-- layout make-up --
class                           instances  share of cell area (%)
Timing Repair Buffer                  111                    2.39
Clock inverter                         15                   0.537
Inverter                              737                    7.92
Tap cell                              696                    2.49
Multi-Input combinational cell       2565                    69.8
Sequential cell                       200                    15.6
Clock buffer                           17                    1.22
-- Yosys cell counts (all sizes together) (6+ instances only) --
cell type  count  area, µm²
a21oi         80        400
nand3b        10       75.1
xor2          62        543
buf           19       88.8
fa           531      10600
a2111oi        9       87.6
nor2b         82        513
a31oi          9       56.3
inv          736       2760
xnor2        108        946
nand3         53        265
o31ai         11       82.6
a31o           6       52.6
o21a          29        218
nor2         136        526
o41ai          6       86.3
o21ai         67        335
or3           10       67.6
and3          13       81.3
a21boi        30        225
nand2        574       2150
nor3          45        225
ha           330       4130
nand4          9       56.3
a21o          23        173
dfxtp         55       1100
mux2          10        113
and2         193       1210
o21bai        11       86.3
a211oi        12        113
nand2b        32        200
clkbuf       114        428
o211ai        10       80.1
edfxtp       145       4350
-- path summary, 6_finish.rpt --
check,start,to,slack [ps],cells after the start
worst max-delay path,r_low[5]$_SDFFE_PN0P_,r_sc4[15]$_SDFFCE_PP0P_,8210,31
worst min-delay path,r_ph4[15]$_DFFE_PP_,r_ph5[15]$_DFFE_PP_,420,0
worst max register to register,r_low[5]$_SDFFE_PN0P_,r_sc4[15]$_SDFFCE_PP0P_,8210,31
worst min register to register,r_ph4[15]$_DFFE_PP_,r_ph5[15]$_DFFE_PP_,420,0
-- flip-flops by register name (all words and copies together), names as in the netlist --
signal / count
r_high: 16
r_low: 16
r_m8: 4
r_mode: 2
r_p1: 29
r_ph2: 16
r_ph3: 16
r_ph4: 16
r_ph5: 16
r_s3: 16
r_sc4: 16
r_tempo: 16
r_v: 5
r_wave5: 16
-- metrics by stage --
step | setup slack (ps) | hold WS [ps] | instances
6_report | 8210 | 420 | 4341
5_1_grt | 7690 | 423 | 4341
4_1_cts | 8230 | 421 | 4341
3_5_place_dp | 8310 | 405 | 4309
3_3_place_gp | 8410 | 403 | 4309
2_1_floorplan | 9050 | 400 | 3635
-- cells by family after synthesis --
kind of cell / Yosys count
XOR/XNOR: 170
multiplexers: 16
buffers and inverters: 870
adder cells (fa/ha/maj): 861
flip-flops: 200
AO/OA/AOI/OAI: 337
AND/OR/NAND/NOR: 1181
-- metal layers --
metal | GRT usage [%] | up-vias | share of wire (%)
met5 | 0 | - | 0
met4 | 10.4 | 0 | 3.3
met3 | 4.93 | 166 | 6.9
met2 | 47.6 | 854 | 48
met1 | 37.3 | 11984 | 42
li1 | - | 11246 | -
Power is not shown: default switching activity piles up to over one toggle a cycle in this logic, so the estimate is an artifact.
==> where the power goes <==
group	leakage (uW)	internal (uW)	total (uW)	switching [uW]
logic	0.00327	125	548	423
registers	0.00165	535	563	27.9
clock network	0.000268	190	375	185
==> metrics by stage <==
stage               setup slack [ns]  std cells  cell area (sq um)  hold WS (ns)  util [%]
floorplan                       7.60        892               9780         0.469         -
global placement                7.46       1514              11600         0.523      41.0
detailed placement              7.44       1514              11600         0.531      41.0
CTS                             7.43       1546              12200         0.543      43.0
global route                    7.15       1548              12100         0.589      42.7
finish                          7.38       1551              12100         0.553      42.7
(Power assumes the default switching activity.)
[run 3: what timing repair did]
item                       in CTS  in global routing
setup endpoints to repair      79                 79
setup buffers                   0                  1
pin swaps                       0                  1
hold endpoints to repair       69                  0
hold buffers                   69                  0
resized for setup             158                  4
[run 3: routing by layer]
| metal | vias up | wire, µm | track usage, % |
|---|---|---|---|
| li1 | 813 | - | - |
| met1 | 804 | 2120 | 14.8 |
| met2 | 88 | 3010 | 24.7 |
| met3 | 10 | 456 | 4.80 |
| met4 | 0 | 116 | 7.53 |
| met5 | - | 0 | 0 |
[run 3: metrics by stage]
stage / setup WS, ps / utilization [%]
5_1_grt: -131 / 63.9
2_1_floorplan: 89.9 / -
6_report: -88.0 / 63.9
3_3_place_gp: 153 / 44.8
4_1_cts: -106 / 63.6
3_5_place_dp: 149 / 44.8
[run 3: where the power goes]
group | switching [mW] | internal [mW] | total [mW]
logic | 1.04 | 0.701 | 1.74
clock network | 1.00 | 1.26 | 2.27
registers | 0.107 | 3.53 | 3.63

═══

THE PROBLEM
Every line above carrying the word "delay" needs to be shown.

TASK OUTPUT
worst max-delay path,r_low[5]$_SDFFE_PN0P_,r_sc4[15]$_SDFFCE_PP0P_,8210,31
worst min-delay path,r_ph4[15]$_DFFE_PP_,r_ph5[15]$_DFFE_PP_,420,0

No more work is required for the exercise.